----- Data to use

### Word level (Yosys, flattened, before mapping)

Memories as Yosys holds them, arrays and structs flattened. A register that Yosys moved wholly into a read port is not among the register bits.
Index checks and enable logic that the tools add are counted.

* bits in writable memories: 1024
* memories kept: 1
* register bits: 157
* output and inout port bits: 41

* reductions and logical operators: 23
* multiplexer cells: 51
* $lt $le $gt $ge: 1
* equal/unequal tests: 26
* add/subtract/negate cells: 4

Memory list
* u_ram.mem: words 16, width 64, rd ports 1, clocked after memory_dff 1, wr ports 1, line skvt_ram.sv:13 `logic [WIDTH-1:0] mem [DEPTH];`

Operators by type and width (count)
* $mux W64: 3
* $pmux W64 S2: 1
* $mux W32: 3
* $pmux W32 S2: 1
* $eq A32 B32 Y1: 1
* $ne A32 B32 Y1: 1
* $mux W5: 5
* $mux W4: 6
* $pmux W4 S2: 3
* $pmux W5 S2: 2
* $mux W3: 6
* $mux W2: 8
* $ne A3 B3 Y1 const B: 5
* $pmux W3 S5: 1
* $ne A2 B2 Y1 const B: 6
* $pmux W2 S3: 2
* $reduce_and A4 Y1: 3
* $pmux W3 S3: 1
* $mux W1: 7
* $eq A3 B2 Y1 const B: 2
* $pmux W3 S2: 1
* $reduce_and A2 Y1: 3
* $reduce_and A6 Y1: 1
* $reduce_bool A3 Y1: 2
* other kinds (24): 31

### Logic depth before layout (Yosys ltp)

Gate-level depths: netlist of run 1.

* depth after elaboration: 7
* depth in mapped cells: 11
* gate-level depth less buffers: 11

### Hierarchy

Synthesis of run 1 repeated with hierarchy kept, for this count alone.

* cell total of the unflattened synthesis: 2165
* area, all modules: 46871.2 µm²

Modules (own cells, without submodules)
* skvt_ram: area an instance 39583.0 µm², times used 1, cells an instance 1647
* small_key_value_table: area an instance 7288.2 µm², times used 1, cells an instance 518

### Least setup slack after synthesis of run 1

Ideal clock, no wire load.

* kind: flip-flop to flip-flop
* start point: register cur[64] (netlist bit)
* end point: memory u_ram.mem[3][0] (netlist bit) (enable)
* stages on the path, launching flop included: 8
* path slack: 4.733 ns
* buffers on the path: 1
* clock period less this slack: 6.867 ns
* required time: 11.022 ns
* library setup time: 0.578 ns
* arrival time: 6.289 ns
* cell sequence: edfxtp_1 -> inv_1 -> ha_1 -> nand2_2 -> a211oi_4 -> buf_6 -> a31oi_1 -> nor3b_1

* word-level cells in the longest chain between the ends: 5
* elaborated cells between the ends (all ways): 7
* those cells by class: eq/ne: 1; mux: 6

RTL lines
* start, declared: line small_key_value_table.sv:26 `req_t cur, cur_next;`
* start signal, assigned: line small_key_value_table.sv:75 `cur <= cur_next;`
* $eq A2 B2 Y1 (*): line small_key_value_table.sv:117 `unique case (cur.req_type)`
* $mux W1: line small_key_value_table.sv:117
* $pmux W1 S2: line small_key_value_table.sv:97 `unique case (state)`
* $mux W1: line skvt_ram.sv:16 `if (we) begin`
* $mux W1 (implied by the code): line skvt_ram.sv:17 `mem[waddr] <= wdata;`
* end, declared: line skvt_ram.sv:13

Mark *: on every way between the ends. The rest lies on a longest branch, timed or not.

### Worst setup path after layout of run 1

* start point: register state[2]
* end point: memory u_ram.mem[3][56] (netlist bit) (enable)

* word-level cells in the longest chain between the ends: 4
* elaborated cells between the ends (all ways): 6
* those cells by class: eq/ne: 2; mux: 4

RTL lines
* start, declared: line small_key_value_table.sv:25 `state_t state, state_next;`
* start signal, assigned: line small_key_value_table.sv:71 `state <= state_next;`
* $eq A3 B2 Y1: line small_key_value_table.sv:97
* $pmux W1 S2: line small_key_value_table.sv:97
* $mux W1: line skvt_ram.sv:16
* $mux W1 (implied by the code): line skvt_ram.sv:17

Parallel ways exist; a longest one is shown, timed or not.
$ cat src/hw/rtl/wildcard_pattern_matcher_defines.svh
// ----------------------------------------------------------------------------
// wildcard pattern matcher assertion macros
// shared concurrent assertion forms, all disabled while the active-low reset is low
// ----------------------------------------------------------------------------
`ifndef WILDCARD_PATTERN_MATCHER_DEFINES_SVH
`define WILDCARD_PATTERN_MATCHER_DEFINES_SVH

// condition holds at every edge outside reset
`define WPM_ASSERT_ALWAYS(label, clk, rst_n, cond) \
  label: assert property (@(posedge clk) disable iff (!rst_n) (cond)) \
    else $error("assertion failed");

// consequent holds in the same cycle as the antecedent
`define WPM_ASSERT_SAME(label, clk, rst_n, ante, cons) \
  label: assert property (@(posedge clk) disable iff (!rst_n) (ante) |-> (cons)) \
    else $error("assertion failed");

// consequent holds in the cycle after the antecedent
`define WPM_ASSERT_NEXT(label, clk, rst_n, ante, cons) \
  label: assert property (@(posedge clk) disable iff (!rst_n) (ante) |=> (cons)) \
    else $error("assertion failed");

`endif

$ cat src/hw/rtl/wpm_pkg.sv
// ----------------------------------------------------------------------------
// wpm_pkg
// shared types and constants of the wildcard pattern matcher
// ----------------------------------------------------------------------------
`default_nettype none

package wpm_pkg;

  // default pattern capacity
  localparam int MAX_PATTERN_DEF = 32;

  // special pattern bytes
  localparam logic [7:0] STAR_CODE  = 8'h2A;
  localparam logic [7:0] QMARK_CODE = 8'h3F;

  // item opcodes
  typedef enum logic [1:0] {
    OP_CLEAR  = 2'd0,
    OP_APPEND = 2'd1,
    OP_START  = 2'd2,
    OP_TEXT   = 2'd3
  } op_t;

  // control broadcast from the top level to every cell
  typedef struct packed {
    logic       load;      // reload the empty-text column
    logic       text;      // advance the column by one text byte
    logic       append;    // pattern byte append transfer
    logic [7:0] char_code;
  } cell_ctrl_t;

  // digits and ascii letters
  function automatic logic is_alnum(input logic [7:0] b);
    is_alnum = ((b >= 8'h30) && (b <= 8'h39)) ||
               ((b >= 8'h41) && (b <= 8'h5A)) ||
               ((b >= 8'h61) && (b <= 8'h7A));
  endfunction

endpackage

`default_nettype wire

$ cat src/hw/rtl/wpm_if.sv
// ----------------------------------------------------------------------------
// wpm channel interfaces
// valid/ready channels for the input items and the result items
// ----------------------------------------------------------------------------
`default_nettype none

// input item channel
interface wpm_in_if;
  logic       valid;
  logic       ready;
  logic [1:0] opcode;
  logic [7:0] char_code;

  modport source (output valid, output opcode, output char_code, input ready);
  modport sink   (input valid, input opcode, input char_code, output ready);
endinterface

----------

Assignment:
Every record listed above needs to be written out again exactly.

Output for this exercise:
### Word level (Yosys, flattened, before mapping)

Memories as Yosys holds them, arrays and structs flattened. A register that Yosys moved wholly into a read port is not among the register bits.
Index checks and enable logic that the tools add are counted.

* bits in writable memories: 1024
* memories kept: 1
* register bits: 157
* output and inout port bits: 41

* reductions and logical operators: 23
* multiplexer cells: 51
* $lt $le $gt $ge: 1
* equal/unequal tests: 26
* add/subtract/negate cells: 4

Memory list
* u_ram.mem: words 16, width 64, rd ports 1, clocked after memory_dff 1, wr ports 1, line skvt_ram.sv:13 `logic [WIDTH-1:0] mem [DEPTH];`

Operators by type and width (count)
* $mux W64: 3
* $pmux W64 S2: 1
* $mux W32: 3
* $pmux W32 S2: 1
* $eq A32 B32 Y1: 1
* $ne A32 B32 Y1: 1
* $mux W5: 5
* $mux W4: 6
* $pmux W4 S2: 3
* $pmux W5 S2: 2
* $mux W3: 6
* $mux W2: 8
* $ne A3 B3 Y1 const B: 5
* $pmux W3 S5: 1
* $ne A2 B2 Y1 const B: 6
* $pmux W2 S3: 2
* $reduce_and A4 Y1: 3
* $pmux W3 S3: 1
* $mux W1: 7
* $eq A3 B2 Y1 const B: 2
* $pmux W3 S2: 1
* $reduce_and A2 Y1: 3
* $reduce_and A6 Y1: 1
* $reduce_bool A3 Y1: 2
* other kinds (24): 31

### Logic depth before layout (Yosys ltp)

Gate-level depths: netlist of run 1.

* depth after elaboration: 7
* depth in mapped cells: 11
* gate-level depth less buffers: 11

### Hierarchy

Synthesis of run 1 repeated with hierarchy kept, for this count alone.

* cell total of the unflattened synthesis: 2165
* area, all modules: 46871.2 µm²

Modules (own cells, without submodules)
* skvt_ram: area an instance 39583.0 µm², times used 1, cells an instance 1647
* small_key_value_table: area an instance 7288.2 µm², times used 1, cells an instance 518

### Least setup slack after synthesis of run 1

Ideal clock, no wire load.

* kind: flip-flop to flip-flop
* start point: register cur[64] (netlist bit)
* end point: memory u_ram.mem[3][0] (netlist bit) (enable)
* stages on the path, launching flop included: 8
* path slack: 4.733 ns
* buffers on the path: 1
* clock period less this slack: 6.867 ns
* required time: 11.022 ns
* library setup time: 0.578 ns
* arrival time: 6.289 ns
* cell sequence: edfxtp_1 -> inv_1 -> ha_1 -> nand2_2 -> a211oi_4 -> buf_6 -> a31oi_1 -> nor3b_1

* word-level cells in the longest chain between the ends: 5
* elaborated cells between the ends (all ways): 7
* those cells by class: eq/ne: 1; mux: 6

RTL lines
* start, declared: line small_key_value_table.sv:26 `req_t cur, cur_next;`
* start signal, assigned: line small_key_value_table.sv:75 `cur <= cur_next;`
* $eq A2 B2 Y1 (*): line small_key_value_table.sv:117 `unique case (cur.req_type)`
* $mux W1: line small_key_value_table.sv:117
* $pmux W1 S2: line small_key_value_table.sv:97 `unique case (state)`
* $mux W1: line skvt_ram.sv:16 `if (we) begin`
* $mux W1 (implied by the code): line skvt_ram.sv:17 `mem[waddr] <= wdata;`
* end, declared: line skvt_ram.sv:13

Mark *: on every way between the ends. The rest lies on a longest branch, timed or not.

### Worst setup path after layout of run 1

* start point: register state[2]
* end point: memory u_ram.mem[3][56] (netlist bit) (enable)

* word-level cells in the longest chain between the ends: 4
* elaborated cells between the ends (all ways): 6
* those cells by class: eq/ne: 2; mux: 4

RTL lines
* start, declared: line small_key_value_table.sv:25 `state_t state, state_next;`
* start signal, assigned: line small_key_value_table.sv:71 `state <= state_next;`
* $eq A3 B2 Y1: line small_key_value_table.sv:97
* $pmux W1 S2: line small_key_value_table.sv:97
* $mux W1: line skvt_ram.sv:16
* $mux W1 (implied by the code): line skvt_ram.sv:17

Parallel ways exist; a longest one is shown, timed or not.
$ cat src/hw/rtl/wildcard_pattern_matcher_defines.svh
// ----------------------------------------------------------------------------
// wildcard pattern matcher assertion macros
// shared concurrent assertion forms, all disabled while the active-low reset is low
// ----------------------------------------------------------------------------
`ifndef WILDCARD_PATTERN_MATCHER_DEFINES_SVH
`define WILDCARD_PATTERN_MATCHER_DEFINES_SVH

// condition holds at every edge outside reset
`define WPM_ASSERT_ALWAYS(label, clk, rst_n, cond) \
  label: assert property (@(posedge clk) disable iff (!rst_n) (cond)) \
    else $error("assertion failed");

// consequent holds in the same cycle as the antecedent
`define WPM_ASSERT_SAME(label, clk, rst_n, ante, cons) \
  label: assert property (@(posedge clk) disable iff (!rst_n) (ante) |-> (cons)) \
    else $error("assertion failed");

// consequent holds in the cycle after the antecedent
`define WPM_ASSERT_NEXT(label, clk, rst_n, ante, cons) \
  label: assert property (@(posedge clk) disable iff (!rst_n) (ante) |=> (cons)) \
    else $error("assertion failed");

`endif

$ cat src/hw/rtl/wpm_pkg.sv
// ----------------------------------------------------------------------------
// wpm_pkg
// shared types and constants of the wildcard pattern matcher
// ----------------------------------------------------------------------------
`default_nettype none

package wpm_pkg;

  // default pattern capacity
  localparam int MAX_PATTERN_DEF = 32;

  // special pattern bytes
  localparam logic [7:0] STAR_CODE  = 8'h2A;
  localparam logic [7:0] QMARK_CODE = 8'h3F;

  // item opcodes
  typedef enum logic [1:0] {
    OP_CLEAR  = 2'd0,
    OP_APPEND = 2'd1,
    OP_START  = 2'd2,
    OP_TEXT   = 2'd3
  } op_t;

  // control broadcast from the top level to every cell
  typedef struct packed {
    logic       load;      // reload the empty-text column
    logic       text;      // advance the column by one text byte
    logic       append;    // pattern byte append transfer
    logic [7:0] char_code;
  } cell_ctrl_t;

  // digits and ascii letters
  function automatic logic is_alnum(input logic [7:0] b);
    is_alnum = ((b >= 8'h30) && (b <= 8'h39)) ||
               ((b >= 8'h41) && (b <= 8'h5A)) ||
               ((b >= 8'h61) && (b <= 8'h7A));
  endfunction

endpackage

`default_nettype wire

$ cat src/hw/rtl/wpm_if.sv
// ----------------------------------------------------------------------------
// wpm channel interfaces
// valid/ready channels for the input items and the result items
// ----------------------------------------------------------------------------
`default_nettype none

// input item channel
interface wpm_in_if;
  logic       valid;
  logic       ready;
  logic [1:0] opcode;
  logic [7:0] char_code;

  modport source (output valid, output opcode, output char_code, input ready);
  modport sink   (input valid, input opcode, input char_code, output ready);
endinterface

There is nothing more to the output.